Book Review: The Modern Mercenary

“The unraveling of the state’s monopoly of force has begun, not over centuries but over decades. The market for force’s trajectory is uncertain; it could develop into a mediated market, which is safer, or a free market, which is dangerous.  The market’s future depends on what is done now.”
~ Sean McFate

By Catherine Austin Fitts

The Peace of Westphilia in 1648 is credited with establishing principles of international law operating through a systems of sovereign states. One of the ramifications of that principle was that sovereign states would maintain a monopoly on force. Thus ended the Middle Ages.

In The Modern Mercenary: Private Armies and What They Mean for World Order, Sean McFate argues that:

“The reappearance of private armies is a harbinger of a wider trend in international relations: the emergence of neomedievalism….The erosion of the taboo against mercenarism heralds a shift in this world order, from the state-centric Westphilian system back to the status quote ante of the Middle Ages.
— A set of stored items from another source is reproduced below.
[config.mk]
export PLATFORM = sky130hd
export DESIGN_NAME = pipe_hazard_ctrl
export DESIGN_NICKNAME = d
export VERILOG_FILES = /design/src/rtl/pipe_hazard_ctrl.sv
export SDC_FILE = /design/constraint.sdc
export NUM_CORES = 1
export LEC_CHECK = 0
export BUFFER_PORTS_ARGS = -buffer_cell sky130_fd_sc_hd__buf_2
export CAP_MARGIN = 20
export CORE_MARGIN = 2
export CORE_UTILIZATION = 39
export CTS_CLUSTER_DIAMETER = 60
export DETAILED_ROUTE_END_ITERATION = 12
export GPL_TIMING_DRIVEN = 0
export PLACE_DENSITY_LB_ADDON = 0.05
export SYNTH_ARGS = -nofsm -noshare
export SYNTH_HDL_FRONTEND = slang
export SYNTH_SLANG_ARGS = --single-unit
[constraint.sdc]
create_clock -name clk -period 2.5 [get_ports clk]
set_input_delay 0.25 -clock clk [delete_from_list [all_inputs] [get_ports clk]]
set_output_delay 0.25 -clock clk [all_outputs]
set_load 0.1 [all_outputs]
[config.mk]
export PLATFORM = sky130hd
export DESIGN_NAME = sdr_init_ref_seq
export DESIGN_NICKNAME = d
export VERILOG_FILES = /design/src/rtl/sdr_init_ref_seq.sv
export SDC_FILE = /design/constraint.sdc
export NUM_CORES = 1
export LEC_CHECK = 0
export CAP_MARGIN = 5
export CORE_MARGIN = 3
export CORE_UTILIZATION = 30
export DETAILED_ROUTE_END_ITERATION = 10
export GPL_TIMING_DRIVEN = 0
export REMOVE_ABC_BUFFERS = 1
export SYNTH_ARGS = -nofsm -noshare
export SYNTH_HDL_FRONTEND = slang
export SYNTH_SLANG_ARGS = --single-unit
[constraint.sdc]
create_clock -name sdram_clk -period 5.5 [get_ports sdram_clk]
set_clock_uncertainty 0.1 [all_clocks]
set_input_delay 1.1 -clock sdram_clk [delete_from_list [all_inputs] [get_ports sdram_clk]]
set_output_delay 1.1 -clock sdram_clk [all_outputs]
set_load 0.05 [all_outputs]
The medieval system was not dominated by states but was polycentric in nature, with authority diluted and shared among state and non-state actors alike. States were just another actor on a crowded state, an no one had a monopoly of force to enforce their will. Instead, there was a free market of force, and actors – kings, popes, princes, city-states, rich families and so on – commonly employed mercenaries to settle disputes in contract warfare.”
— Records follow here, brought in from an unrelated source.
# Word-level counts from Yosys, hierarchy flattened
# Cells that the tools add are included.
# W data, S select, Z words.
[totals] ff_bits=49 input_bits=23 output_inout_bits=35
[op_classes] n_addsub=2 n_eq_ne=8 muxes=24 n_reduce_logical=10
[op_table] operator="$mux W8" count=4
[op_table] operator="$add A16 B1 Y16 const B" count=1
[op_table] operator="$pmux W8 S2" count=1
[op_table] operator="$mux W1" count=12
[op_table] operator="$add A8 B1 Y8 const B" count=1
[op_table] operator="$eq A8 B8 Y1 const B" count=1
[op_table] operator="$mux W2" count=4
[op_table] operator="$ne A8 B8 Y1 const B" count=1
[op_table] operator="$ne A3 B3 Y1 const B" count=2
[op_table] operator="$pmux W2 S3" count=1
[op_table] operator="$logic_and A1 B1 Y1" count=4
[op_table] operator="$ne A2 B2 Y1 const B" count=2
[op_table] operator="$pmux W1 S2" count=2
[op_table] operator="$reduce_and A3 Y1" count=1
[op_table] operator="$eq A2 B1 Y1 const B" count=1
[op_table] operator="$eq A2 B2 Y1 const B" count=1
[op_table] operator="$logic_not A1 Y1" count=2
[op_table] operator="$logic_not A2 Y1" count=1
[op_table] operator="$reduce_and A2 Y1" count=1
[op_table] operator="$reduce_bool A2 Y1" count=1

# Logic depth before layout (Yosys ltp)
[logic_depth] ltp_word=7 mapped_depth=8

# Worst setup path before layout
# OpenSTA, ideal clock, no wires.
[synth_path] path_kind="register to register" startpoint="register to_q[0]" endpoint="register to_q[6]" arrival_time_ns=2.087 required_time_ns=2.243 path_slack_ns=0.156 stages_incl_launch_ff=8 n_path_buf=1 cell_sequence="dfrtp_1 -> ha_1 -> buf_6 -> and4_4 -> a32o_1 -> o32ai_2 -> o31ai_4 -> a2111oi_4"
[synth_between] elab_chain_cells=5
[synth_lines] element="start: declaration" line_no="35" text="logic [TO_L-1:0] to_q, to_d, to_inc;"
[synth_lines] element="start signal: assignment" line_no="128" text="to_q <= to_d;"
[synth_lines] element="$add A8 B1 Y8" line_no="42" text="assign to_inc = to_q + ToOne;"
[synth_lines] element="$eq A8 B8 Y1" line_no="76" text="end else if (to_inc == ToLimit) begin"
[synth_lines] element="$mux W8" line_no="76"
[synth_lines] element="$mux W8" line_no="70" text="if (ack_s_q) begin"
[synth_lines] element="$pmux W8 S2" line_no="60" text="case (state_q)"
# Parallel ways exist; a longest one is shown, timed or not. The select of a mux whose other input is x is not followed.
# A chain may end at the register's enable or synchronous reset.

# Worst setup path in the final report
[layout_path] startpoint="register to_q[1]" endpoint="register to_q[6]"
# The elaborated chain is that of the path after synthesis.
==> src/rtl/seq_mult_ctrl_add.sv <==
// 4-bit ripple-carry adder; c_out exposes the carry out of every bit position.
module seq_mult_ctrl_add (
    input  logic [3:0] a,
    input  logic [3:0] b,
    input  logic       c_in,
    output logic [3:0] s,
    output logic [3:0] c_out
);

    logic [4:0] c;

    assign c[0] = c_in;

    for (genvar i = 0; i < 4; i++) begin : g_bit
        assign s[i]     = a[i] ^ b[i] ^ c[i];
        assign c_out[i] = (a[i] & b[i]) | (c[i] & (a[i] ^ b[i]));
        assign c[i+1]   = c_out[i];
    end

endmodule

==> src/rtl/seq_mult_ctrl.sv <==
// Sequential unsigned multiplier: one shared 4-bit adder, ITERS add/shift steps,
// valid/ready handshakes on operands and product.
module seq_mult_ctrl
    import mult_pkg::*;
(
    input  logic                Clock,
    input  logic                Reset,
    input  logic                in_valid,
    output logic                in_ready,
    input  logic [WIDTH-1:0]    A,
    input  logic [WIDTH-1:0]    B,
    output logic                out_valid,
    input  logic                out_ready,
    output logic [PROD_W-1:0]   Product
);

    if (WIDTH != 4) begin : g_width_chk
        $error("seq_mult_ctrl: WIDTH must be 4, the adder is 4 bits wide");
    end

    state_t             state_q;
    logic [WIDTH-1:0]   mcand_q;
    logic [WIDTH-1:0]   hi_q;
    logic [WIDTH-1:0]   lo_q;
    logic [CNT_W-1:0]   cnt_q;
    logic               out_valid_q;

    logic [WIDTH-1:0]   add_b;
    logic [WIDTH-1:0]   sum;
    logic [WIDTH-1:0]   carry;
    logic [WIDTH-1:0]   hi_d;
    logic [WIDTH-1:0]   lo_d;
    logic               unused_carry;

    assign add_b = lo_q[0] ? mcand_q : '0;

    seq_mult_ctrl_add u_add (
        .a     (hi_q),
        .b     (add_b),
        .c_in  (1'b0),
        .s     (sum),
        .c_out (carry)
    );

    // Only the final carry feeds the partial product.
    assign unused_carry = ^carry[WIDTH-2:0];

    // One iteration: {carry, sum, lo} shifted right by one.
    always_comb begin
        hi_d = {carry[WIDTH-1], sum[WIDTH-1:1]};
        lo_d = {sum[0], lo_q[WIDTH-1:1]};
    end

    always_ff @(posedge Clock or posedge Reset) begin
        if (Reset) begin
            state_q     <= IDLE;
            mcand_q     <= '0;
            hi_q        <= '0;
            lo_q        <= '0;
            cnt_q       <= '0;
            out_valid_q <= 1'b0;
        end else begin
            case (state_q)
                IDLE: begin
                    if (in_valid) begin
                        mcand_q <= A;
                        hi_q    <= '0;
                        lo_q    <= B;
                        cnt_q   <= '0;
                        state_q <= CALC;
                    end
                end
                CALC: begin
                    hi_q  <= hi_d;
                    lo_q  <= lo_d;
                    cnt_q <= cnt_q + CNT_W'(1);
                    if (cnt_q == CNT_W'(ITERS - 1)) begin
                        state_q     <= DONE;
                        out_valid_q <= 1'b1;
                    end
                end
                DONE: begin
                    if (out_ready) begin
                        state_q     <= IDLE;
                        out_valid_q <= 1'b0;
                    end
                end
                default: begin
                    state_q     <= IDLE;
                    out_valid_q <= 1'b0;
                end
            endcase
        end
    end

    assign in_ready  = (state_q == IDLE);
    assign out_valid = out_valid_q;
    assign Product   = {hi_q, lo_q};

endmodule
$ cat src/rtl/alu_control_mdu_if.sv
// Execute-stage control bundle: decode inputs, MDU operands/handshake, decode and MDU results.
// mdu_state exposes the MDU FSM (0 IDLE, 1 MUL, 2 DIV, 3 DONE) for observation.
interface alu_control_mdu_if #(parameter int XLEN = 32);
    logic [1:0]      aluop_in;
    logic [6:0]      func7;
    logic [2:0]      func3;
    logic            valid_in;
    logic [XLEN-1:0] operand_a;
    logic [XLEN-1:0] operand_b;
    logic [3:0]      aluop_out;
    logic            is_mdu;
    logic            in_ready;
    logic            mdu_busy;
    logic            mdu_valid;
    logic [XLEN-1:0] mdu_result;
    logic [1:0]      mdu_state;

    modport master (
        output aluop_in, func7, func3, valid_in, operand_a, operand_b,
        input  aluop_out, is_mdu, in_ready, mdu_busy, mdu_valid, mdu_result, mdu_state
    );

    modport slave (
        input  aluop_in, func7, func3, valid_in, operand_a, operand_b,
        output aluop_out, is_mdu, in_ready, mdu_busy, mdu_valid, mdu_result, mdu_state
    );
endinterface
McFate is not just another talking head. He is currently a senior fellow at the Atlantic Council, Associate Professor at the National Defense University and also teaches national security policy at Georgetown University’s School of Foreign Service. Before joining academia, he lived and worked in Africa for DynCorp International where he helped build an army for Liberia after serving as an officer and paratrooper in the US Army’s 82nd Airborne Division. Mr. McFate has been “boots on the ground” for both public and private armies. His personal experience has fueled his ambition to understand history and to make sense of what is happening and where we are going.

The United States’ sponsorship of private intelligence, security services and armies has blossomed with extraordinary expenditures for those services in the Middle East. This has created a significant private capacity to bring force to bear and to wage war. McFate argues that, as a result, (4) significant trends are now underway:

  • The private military industry is here to stay, led and populated by a highly international employee
  • As the conflict markets in the Middle East dry up, the private military industry is going global in search of new opportunities
  • The private military industry is also going domestic: as the US has outsourced force, local force capacity is seeded and trained and it is turning entreprenurial
  • The industry is bifurcated between actors who build (versus those who employ force directly) and mercenaries who engage in contract warfare

While the next round of military automation is still young, McFate points out that drones, robotics and cyber-hacking will place significant capacity into private hands. He underscores the need for global regulation of private military companies (PMCs).

McFate is absolutely correct – the growth of private armies will significantly impact global geopolitics and economics. And that impact has just begun. Richard Maybury recently wrote that US policy appears to be specifically designed to “maximize blowback.” Perhaps the greatest source of blowback will be the previous (12) years of outsourcing force in the Middle East and around the globe.

This is a well-written and well-researched book addressing a critical topic. I recommend it.